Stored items
↓↓↓
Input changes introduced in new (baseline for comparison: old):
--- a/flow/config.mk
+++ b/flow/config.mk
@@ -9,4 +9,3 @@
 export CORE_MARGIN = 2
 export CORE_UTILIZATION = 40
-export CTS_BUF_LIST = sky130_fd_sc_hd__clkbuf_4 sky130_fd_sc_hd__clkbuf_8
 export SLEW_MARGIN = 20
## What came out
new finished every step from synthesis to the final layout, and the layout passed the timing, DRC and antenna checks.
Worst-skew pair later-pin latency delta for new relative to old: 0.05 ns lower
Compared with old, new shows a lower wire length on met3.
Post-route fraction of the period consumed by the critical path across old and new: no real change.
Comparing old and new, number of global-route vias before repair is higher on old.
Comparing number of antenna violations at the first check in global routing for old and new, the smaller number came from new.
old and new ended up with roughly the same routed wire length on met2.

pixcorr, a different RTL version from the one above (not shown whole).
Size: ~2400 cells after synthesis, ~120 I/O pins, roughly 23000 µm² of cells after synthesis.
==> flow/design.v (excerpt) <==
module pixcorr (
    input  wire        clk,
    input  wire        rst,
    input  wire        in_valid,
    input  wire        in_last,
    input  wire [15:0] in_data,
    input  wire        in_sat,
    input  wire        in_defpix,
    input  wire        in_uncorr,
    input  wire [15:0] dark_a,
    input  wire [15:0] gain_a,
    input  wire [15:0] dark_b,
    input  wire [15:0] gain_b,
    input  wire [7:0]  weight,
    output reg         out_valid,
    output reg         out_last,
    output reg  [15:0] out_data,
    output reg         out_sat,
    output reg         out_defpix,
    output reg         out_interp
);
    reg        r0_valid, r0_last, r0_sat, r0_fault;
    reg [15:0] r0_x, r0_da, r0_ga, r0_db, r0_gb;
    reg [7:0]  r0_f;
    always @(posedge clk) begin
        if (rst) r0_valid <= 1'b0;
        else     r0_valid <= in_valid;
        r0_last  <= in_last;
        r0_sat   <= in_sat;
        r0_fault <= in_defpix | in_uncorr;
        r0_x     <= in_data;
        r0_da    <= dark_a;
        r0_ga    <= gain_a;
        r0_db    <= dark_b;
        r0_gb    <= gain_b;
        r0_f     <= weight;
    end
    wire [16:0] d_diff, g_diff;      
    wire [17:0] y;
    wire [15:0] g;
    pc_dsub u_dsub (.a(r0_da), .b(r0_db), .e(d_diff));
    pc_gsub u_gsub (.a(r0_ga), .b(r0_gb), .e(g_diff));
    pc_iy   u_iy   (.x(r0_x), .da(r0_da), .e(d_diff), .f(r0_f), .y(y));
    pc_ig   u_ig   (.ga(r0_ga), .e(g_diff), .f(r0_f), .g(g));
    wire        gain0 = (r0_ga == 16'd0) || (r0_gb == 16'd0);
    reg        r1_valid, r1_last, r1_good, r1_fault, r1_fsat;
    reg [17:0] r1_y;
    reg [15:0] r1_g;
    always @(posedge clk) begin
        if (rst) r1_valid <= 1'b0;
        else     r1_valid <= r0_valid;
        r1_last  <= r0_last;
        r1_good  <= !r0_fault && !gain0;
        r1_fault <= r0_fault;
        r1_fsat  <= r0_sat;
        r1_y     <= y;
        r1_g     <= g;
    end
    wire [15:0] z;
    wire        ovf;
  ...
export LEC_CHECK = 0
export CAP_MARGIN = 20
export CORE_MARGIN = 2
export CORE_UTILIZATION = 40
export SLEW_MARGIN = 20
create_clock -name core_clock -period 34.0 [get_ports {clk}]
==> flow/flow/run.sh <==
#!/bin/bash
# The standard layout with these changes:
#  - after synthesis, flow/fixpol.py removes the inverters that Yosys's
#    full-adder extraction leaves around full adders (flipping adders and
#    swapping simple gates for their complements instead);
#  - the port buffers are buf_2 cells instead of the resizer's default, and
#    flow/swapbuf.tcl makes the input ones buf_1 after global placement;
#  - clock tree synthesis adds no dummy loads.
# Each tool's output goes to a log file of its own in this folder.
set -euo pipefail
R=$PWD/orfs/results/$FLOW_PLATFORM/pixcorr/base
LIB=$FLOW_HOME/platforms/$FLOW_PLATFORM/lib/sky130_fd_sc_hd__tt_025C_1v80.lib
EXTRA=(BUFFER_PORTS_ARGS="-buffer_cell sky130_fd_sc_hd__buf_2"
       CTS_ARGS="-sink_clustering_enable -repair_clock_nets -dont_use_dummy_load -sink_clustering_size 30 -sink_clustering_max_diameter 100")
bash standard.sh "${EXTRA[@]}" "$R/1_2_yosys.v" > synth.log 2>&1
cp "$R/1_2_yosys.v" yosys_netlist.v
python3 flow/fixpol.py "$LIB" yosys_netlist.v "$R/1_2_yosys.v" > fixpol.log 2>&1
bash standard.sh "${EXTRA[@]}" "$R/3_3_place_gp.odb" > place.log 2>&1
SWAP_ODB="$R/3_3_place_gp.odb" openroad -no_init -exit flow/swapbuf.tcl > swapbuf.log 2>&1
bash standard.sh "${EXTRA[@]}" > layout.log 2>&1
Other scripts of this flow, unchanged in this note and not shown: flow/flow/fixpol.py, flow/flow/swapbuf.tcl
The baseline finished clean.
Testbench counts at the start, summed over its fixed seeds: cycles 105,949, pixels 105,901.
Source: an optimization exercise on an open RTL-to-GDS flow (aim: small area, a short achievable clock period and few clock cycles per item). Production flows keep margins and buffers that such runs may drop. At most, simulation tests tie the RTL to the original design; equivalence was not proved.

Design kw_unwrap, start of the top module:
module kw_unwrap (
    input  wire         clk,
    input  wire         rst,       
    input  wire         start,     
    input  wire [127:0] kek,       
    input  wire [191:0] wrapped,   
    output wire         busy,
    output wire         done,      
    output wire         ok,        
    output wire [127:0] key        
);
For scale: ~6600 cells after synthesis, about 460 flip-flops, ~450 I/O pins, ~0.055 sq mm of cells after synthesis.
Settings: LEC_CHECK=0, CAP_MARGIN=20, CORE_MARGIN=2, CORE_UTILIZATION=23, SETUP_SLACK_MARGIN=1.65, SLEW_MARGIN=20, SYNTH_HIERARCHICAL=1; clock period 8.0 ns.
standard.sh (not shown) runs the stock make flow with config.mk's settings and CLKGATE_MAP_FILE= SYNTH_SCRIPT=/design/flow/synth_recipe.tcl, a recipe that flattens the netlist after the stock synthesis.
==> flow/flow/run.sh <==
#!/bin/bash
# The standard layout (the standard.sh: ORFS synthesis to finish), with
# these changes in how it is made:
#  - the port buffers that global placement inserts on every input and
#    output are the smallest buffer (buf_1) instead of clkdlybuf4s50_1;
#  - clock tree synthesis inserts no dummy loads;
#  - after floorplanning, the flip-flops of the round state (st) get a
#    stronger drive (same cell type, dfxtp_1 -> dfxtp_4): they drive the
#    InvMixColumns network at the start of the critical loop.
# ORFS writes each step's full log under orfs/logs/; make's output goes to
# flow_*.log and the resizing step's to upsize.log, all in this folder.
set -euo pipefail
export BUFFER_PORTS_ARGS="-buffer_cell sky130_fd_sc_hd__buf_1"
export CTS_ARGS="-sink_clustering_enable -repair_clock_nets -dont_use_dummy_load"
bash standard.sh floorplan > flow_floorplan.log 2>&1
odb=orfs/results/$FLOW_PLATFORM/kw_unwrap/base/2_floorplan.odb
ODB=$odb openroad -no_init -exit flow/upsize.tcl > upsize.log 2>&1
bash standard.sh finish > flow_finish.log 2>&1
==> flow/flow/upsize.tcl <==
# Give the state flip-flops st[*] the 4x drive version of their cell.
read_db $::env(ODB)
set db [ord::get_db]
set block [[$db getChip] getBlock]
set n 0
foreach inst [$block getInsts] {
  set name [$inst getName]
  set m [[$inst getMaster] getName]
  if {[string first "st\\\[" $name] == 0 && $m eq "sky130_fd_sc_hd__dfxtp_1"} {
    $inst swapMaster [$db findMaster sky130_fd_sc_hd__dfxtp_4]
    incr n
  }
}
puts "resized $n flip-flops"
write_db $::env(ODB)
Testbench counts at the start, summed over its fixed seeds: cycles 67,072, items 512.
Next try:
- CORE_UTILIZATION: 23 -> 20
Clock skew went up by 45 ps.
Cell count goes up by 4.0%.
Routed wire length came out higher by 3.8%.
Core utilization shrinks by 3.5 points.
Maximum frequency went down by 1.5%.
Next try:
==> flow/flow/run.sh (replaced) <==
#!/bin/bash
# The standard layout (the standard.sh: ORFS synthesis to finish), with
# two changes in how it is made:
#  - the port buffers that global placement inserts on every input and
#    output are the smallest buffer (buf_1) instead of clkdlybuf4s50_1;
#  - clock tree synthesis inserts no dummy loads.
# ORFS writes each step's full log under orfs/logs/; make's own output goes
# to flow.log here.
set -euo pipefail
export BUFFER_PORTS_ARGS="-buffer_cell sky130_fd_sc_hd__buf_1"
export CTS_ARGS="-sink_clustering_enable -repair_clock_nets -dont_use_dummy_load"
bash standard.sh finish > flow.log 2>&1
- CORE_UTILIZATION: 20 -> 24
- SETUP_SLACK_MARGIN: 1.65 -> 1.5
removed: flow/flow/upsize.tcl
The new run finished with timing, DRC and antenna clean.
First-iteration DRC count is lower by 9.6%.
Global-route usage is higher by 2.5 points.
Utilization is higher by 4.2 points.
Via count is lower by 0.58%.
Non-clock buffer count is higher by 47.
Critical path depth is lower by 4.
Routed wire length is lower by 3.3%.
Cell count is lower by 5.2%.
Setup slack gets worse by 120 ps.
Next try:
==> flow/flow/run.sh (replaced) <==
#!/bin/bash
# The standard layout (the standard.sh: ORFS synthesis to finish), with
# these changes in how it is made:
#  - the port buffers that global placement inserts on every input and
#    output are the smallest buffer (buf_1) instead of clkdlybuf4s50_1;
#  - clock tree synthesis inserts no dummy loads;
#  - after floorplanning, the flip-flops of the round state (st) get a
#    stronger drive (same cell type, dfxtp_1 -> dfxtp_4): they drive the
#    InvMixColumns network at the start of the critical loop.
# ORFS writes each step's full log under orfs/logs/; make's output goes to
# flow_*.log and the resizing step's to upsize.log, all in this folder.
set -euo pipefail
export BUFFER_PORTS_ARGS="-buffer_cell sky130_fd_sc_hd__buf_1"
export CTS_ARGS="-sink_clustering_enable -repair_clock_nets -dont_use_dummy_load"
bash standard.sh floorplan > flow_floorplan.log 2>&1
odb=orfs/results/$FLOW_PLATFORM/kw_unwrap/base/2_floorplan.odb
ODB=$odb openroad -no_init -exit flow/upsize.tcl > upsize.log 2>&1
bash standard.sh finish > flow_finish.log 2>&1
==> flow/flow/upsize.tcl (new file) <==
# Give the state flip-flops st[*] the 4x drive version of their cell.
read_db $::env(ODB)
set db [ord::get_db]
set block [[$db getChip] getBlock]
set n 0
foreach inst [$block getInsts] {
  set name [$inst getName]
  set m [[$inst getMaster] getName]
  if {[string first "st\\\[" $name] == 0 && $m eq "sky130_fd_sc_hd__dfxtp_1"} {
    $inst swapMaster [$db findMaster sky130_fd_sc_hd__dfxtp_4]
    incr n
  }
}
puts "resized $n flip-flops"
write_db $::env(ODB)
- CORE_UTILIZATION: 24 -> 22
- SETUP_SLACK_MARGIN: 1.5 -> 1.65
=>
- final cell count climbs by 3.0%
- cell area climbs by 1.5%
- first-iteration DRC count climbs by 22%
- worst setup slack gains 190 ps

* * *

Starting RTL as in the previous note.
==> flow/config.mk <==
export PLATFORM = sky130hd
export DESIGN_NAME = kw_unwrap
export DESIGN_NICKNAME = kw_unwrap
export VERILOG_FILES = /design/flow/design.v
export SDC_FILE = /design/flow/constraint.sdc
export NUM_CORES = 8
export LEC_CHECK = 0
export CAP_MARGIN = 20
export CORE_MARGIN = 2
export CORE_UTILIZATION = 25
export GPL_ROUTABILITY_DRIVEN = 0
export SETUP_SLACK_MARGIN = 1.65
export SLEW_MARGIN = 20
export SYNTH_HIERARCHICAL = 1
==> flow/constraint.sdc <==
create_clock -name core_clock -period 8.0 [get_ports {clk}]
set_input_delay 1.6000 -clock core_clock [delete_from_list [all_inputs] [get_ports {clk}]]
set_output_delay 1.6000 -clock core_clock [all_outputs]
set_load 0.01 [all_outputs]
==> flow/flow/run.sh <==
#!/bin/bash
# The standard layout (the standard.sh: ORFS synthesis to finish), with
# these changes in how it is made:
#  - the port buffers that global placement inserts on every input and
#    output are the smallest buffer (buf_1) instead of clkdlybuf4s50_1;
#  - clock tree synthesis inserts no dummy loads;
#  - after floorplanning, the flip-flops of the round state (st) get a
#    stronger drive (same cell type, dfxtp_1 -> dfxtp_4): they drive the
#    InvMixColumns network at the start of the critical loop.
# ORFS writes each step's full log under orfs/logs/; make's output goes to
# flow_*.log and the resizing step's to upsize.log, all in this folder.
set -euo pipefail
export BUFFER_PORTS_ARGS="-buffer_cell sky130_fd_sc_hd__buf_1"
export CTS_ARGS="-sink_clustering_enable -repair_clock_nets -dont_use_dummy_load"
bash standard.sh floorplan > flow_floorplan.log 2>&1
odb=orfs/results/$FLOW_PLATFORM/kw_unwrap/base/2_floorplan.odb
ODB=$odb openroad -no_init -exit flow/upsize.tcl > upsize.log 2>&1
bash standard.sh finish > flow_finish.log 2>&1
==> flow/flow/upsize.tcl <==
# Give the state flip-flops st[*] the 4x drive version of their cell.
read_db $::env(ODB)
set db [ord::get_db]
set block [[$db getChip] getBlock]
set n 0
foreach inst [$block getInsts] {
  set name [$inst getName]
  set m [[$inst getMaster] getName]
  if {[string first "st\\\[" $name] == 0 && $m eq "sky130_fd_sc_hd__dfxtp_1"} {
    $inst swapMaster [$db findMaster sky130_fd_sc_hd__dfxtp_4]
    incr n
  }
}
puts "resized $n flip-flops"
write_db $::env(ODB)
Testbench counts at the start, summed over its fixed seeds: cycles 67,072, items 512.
↑↑↑
§ **INSTRUCTIONS TO FOLLOW**
This exercise requires the lines of the entries containing the string "number".

§ **RESPONSE**
Comparing old and new, number of global-route vias before repair is higher on old.
Comparing number of antenna violations at the first check in global routing for old and new, the smaller number came from new.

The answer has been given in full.